(Dataset entries)
********************
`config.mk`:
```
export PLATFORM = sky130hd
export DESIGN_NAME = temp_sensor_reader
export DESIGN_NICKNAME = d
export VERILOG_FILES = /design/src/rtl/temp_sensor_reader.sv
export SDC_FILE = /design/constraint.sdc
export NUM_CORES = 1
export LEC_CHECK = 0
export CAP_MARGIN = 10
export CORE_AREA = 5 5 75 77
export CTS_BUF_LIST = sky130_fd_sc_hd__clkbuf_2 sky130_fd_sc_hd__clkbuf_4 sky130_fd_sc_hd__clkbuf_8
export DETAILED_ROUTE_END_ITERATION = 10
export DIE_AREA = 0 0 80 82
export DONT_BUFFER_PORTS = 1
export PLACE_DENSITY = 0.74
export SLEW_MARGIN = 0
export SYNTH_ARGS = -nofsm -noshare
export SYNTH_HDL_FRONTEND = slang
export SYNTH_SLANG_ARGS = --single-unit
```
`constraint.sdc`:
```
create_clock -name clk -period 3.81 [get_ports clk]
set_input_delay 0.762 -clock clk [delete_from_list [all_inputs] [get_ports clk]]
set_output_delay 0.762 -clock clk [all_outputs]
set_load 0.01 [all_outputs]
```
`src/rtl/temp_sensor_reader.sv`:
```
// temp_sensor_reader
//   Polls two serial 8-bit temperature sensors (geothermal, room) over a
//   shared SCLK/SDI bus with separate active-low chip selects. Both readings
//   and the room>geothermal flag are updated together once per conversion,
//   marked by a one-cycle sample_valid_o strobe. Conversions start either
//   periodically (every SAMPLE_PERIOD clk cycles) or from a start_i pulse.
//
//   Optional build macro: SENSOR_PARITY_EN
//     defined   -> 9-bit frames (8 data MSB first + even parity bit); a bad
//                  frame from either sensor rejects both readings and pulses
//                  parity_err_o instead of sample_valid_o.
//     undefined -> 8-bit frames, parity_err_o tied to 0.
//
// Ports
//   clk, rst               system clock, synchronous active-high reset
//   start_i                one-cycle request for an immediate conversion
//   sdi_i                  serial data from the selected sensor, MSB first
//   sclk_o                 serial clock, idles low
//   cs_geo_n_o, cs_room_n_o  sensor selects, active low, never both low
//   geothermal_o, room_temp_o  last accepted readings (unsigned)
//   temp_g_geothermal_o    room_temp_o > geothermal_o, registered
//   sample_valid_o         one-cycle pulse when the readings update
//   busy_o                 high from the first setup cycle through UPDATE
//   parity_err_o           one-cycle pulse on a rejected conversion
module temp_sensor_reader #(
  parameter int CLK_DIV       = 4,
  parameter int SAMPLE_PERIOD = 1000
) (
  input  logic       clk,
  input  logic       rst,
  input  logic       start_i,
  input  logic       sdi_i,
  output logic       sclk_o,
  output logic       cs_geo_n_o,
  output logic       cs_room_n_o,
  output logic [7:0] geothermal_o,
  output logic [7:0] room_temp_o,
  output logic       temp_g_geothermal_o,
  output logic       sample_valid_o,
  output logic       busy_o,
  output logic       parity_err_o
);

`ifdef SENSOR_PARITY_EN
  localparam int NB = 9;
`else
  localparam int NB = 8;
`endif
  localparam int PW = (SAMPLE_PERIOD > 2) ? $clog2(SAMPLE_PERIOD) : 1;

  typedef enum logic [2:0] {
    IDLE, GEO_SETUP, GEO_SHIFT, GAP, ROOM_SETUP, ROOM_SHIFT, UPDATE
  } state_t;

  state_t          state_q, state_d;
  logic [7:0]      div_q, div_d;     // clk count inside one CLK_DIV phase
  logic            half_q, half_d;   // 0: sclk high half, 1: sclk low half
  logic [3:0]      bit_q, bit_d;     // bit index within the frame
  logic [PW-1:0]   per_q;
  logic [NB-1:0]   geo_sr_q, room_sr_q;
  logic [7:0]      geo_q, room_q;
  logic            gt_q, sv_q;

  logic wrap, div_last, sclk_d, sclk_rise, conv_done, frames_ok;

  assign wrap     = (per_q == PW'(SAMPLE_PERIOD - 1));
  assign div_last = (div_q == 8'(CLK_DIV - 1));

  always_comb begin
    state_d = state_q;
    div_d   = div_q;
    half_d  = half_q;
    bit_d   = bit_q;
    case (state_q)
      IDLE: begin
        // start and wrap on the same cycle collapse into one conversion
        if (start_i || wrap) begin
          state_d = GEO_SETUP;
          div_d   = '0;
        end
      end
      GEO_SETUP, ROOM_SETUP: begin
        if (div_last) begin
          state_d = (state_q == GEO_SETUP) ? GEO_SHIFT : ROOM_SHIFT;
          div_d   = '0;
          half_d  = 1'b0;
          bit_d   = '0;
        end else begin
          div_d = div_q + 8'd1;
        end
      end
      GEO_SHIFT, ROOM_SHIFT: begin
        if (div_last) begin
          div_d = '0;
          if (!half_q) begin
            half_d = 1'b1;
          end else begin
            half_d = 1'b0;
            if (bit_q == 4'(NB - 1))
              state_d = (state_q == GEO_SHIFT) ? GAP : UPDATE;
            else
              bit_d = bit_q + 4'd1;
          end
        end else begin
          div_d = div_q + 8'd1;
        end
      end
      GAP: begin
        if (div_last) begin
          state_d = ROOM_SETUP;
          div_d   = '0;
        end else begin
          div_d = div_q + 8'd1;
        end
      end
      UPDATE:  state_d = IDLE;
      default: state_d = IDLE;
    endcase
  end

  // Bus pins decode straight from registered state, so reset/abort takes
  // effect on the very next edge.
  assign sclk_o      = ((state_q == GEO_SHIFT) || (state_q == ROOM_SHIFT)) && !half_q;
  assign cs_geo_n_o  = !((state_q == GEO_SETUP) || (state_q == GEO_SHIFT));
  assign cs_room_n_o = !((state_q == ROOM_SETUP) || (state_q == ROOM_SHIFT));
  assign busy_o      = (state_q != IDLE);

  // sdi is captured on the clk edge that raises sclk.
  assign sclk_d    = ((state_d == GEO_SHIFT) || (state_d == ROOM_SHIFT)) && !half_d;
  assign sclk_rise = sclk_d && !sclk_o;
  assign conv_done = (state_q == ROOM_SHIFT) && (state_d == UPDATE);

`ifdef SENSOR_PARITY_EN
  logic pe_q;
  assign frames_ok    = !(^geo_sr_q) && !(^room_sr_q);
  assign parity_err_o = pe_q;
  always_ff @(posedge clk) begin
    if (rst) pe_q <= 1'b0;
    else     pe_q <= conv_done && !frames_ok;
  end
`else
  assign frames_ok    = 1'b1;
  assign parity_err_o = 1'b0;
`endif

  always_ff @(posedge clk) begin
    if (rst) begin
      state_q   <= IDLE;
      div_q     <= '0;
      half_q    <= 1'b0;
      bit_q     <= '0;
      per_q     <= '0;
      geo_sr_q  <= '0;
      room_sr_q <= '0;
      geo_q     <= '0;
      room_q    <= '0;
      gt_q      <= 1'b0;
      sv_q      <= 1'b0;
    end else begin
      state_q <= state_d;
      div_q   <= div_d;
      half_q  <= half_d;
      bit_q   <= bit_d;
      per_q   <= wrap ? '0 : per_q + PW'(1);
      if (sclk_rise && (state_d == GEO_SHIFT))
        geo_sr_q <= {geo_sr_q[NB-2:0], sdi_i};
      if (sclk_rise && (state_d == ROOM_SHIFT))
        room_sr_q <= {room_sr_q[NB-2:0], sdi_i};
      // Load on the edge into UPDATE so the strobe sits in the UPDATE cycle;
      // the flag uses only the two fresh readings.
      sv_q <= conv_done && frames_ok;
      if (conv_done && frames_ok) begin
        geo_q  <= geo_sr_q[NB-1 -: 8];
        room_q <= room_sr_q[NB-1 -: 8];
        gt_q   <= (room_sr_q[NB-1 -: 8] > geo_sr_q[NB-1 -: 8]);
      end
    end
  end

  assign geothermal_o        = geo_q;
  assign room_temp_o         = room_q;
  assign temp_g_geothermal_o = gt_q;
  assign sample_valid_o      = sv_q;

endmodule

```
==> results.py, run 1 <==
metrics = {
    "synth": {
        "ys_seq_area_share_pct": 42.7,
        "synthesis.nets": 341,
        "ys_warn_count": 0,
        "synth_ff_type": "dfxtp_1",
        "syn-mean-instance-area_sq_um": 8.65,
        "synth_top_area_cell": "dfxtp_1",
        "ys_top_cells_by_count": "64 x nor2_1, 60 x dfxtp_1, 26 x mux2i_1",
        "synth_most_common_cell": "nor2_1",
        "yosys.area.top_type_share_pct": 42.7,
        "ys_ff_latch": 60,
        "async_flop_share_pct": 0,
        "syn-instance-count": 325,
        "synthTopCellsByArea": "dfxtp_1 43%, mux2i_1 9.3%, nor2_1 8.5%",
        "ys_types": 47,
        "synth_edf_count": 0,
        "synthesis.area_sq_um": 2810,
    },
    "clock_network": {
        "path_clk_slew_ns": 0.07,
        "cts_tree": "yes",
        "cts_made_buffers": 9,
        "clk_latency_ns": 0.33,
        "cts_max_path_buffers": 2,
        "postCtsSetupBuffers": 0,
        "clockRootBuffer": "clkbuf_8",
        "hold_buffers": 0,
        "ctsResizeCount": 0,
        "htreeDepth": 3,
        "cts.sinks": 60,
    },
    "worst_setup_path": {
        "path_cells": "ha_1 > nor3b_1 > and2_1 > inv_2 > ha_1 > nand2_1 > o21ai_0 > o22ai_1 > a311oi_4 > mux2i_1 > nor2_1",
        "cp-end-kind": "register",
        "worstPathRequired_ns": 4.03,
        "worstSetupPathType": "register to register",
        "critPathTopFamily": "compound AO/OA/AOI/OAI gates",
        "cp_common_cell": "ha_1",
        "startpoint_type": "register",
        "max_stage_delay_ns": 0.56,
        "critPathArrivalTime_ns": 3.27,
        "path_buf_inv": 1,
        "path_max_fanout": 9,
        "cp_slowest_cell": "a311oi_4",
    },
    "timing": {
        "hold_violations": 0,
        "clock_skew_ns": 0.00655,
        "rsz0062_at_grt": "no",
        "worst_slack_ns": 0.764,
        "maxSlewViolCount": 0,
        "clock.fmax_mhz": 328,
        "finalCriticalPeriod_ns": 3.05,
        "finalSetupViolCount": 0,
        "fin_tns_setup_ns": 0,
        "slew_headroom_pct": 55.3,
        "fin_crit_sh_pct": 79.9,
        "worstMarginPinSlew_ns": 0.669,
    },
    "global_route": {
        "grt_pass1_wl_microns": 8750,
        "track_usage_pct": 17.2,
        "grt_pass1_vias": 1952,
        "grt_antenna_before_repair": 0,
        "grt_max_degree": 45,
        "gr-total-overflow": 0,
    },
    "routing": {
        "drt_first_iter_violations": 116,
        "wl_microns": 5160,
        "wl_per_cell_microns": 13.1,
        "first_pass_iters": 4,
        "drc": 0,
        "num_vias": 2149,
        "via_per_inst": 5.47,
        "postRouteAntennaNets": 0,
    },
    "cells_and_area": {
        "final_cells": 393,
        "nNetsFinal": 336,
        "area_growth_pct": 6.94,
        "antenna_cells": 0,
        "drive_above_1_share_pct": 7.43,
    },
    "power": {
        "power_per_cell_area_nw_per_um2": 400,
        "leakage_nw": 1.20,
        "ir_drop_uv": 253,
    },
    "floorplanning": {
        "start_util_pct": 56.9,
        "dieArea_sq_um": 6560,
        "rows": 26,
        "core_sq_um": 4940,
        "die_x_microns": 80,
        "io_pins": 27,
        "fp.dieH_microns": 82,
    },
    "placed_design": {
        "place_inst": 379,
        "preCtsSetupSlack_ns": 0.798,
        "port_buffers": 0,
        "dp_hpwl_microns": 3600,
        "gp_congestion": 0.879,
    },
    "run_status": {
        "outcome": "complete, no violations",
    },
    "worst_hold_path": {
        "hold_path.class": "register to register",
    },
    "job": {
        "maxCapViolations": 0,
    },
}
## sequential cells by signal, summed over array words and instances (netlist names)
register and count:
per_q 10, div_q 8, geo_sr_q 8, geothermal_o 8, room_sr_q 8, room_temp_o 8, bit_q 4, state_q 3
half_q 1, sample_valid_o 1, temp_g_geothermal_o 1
********************
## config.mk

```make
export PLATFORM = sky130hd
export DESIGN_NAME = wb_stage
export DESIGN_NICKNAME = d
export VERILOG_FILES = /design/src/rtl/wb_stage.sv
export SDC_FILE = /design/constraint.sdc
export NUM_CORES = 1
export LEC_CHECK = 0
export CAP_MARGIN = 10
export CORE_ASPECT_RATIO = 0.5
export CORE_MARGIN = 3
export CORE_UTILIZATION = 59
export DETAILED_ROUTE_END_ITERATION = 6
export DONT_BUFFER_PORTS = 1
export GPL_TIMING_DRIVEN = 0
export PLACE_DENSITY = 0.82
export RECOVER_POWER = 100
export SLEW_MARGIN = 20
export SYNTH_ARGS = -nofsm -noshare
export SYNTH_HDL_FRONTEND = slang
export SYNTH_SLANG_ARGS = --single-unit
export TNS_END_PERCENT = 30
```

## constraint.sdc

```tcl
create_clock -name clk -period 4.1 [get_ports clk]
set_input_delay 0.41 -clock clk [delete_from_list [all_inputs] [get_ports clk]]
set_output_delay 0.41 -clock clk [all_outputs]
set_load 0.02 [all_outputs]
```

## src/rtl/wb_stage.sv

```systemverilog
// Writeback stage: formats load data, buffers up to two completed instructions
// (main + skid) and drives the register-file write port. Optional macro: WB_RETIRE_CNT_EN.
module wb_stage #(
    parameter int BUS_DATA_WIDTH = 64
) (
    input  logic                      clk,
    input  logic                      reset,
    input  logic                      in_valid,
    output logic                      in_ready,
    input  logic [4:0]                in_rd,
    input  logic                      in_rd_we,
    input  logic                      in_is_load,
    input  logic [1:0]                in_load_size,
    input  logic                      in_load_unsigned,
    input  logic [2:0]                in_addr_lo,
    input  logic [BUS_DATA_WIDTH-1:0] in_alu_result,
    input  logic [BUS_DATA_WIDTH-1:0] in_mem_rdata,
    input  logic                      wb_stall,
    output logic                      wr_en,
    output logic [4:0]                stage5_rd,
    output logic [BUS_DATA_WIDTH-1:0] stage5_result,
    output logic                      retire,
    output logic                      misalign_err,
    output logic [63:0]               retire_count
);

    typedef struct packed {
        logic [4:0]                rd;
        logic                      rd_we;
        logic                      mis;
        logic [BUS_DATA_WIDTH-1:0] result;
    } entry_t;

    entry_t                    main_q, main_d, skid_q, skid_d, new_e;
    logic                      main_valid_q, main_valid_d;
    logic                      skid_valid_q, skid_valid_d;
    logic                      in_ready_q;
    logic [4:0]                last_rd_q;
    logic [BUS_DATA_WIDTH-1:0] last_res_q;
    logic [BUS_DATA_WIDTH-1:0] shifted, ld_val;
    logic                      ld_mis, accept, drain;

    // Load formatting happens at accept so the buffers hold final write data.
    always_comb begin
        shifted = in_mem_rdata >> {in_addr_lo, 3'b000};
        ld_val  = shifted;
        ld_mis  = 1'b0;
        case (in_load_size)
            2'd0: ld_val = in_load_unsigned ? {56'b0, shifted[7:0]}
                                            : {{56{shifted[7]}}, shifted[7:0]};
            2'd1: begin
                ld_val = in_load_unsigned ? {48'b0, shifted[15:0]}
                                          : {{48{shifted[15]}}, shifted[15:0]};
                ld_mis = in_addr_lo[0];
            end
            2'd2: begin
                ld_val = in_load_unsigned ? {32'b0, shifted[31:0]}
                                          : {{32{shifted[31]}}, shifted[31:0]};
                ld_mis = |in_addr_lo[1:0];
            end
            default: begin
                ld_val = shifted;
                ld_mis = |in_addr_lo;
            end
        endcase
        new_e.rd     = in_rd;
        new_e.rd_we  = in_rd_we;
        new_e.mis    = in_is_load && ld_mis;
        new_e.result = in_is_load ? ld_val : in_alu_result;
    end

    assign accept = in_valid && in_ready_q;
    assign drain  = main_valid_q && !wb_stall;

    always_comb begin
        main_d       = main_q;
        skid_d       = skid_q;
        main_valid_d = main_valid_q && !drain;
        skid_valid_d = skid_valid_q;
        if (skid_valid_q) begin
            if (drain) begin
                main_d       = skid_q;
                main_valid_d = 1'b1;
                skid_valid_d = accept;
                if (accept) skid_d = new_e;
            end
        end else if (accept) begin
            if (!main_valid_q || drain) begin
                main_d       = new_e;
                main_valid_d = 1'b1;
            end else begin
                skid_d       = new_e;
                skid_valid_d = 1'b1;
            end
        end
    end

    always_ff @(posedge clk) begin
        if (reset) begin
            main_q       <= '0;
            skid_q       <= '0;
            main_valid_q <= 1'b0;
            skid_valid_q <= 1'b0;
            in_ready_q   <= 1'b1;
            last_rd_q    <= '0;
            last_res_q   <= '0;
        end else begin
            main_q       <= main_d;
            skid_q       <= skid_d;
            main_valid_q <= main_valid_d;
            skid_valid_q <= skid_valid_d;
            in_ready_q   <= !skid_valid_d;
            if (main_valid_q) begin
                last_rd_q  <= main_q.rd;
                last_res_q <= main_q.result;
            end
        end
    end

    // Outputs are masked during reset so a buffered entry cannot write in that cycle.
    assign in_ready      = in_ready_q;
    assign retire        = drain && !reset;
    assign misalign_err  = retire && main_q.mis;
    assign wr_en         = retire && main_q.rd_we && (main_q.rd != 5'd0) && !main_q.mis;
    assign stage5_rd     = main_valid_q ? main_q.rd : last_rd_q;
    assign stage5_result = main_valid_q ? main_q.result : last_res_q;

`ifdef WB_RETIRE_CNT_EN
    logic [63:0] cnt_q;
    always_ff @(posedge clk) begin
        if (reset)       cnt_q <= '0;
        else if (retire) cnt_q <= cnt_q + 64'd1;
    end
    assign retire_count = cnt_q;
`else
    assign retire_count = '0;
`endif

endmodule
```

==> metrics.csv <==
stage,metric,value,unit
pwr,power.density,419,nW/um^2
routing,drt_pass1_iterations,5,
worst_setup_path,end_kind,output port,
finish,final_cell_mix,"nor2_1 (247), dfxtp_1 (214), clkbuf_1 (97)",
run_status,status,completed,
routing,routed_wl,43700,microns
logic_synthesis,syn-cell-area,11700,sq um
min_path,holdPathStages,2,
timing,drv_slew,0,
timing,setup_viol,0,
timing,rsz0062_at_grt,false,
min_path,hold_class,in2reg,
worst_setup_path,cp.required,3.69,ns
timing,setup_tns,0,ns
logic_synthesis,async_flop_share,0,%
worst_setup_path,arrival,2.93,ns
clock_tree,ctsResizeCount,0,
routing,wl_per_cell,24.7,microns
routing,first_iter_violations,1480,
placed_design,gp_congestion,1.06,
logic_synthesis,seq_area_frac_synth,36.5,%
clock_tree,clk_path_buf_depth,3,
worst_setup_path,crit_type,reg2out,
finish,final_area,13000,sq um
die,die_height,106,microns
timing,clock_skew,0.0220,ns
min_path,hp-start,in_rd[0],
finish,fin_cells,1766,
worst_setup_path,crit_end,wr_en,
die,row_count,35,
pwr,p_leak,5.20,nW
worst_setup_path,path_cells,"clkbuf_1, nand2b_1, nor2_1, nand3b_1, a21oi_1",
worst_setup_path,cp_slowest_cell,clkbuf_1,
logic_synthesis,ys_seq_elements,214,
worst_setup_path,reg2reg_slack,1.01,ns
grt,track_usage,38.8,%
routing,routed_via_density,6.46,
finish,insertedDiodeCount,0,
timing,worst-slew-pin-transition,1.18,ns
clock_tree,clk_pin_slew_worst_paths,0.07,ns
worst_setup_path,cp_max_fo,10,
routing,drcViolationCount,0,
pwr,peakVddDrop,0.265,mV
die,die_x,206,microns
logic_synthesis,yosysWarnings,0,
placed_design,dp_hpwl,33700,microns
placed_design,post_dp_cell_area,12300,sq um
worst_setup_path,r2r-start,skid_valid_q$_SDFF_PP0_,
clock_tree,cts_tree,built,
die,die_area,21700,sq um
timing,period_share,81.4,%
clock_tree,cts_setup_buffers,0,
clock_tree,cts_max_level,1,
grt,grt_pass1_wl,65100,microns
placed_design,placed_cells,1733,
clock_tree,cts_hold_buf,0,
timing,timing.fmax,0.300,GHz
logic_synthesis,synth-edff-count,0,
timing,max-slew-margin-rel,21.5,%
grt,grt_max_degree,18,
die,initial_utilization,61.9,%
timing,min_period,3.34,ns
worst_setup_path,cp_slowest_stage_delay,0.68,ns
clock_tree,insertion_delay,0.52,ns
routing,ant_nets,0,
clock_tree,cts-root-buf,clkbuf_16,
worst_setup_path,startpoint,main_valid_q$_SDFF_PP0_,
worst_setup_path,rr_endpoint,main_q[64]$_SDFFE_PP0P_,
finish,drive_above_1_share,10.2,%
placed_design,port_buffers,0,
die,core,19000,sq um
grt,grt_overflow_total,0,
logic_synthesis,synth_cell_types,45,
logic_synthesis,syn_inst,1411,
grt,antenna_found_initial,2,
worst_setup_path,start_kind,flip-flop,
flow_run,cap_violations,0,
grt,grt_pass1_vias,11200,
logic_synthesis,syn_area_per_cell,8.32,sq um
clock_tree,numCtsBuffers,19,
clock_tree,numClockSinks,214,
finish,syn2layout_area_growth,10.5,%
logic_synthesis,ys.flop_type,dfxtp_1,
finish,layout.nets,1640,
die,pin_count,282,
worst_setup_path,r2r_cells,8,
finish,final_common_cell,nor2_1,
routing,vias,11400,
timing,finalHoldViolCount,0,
********************
■ AIM OF THE TASK
Count up the lines above that include the string "parameter" and report nothing but that number.

■ SOLUTION
3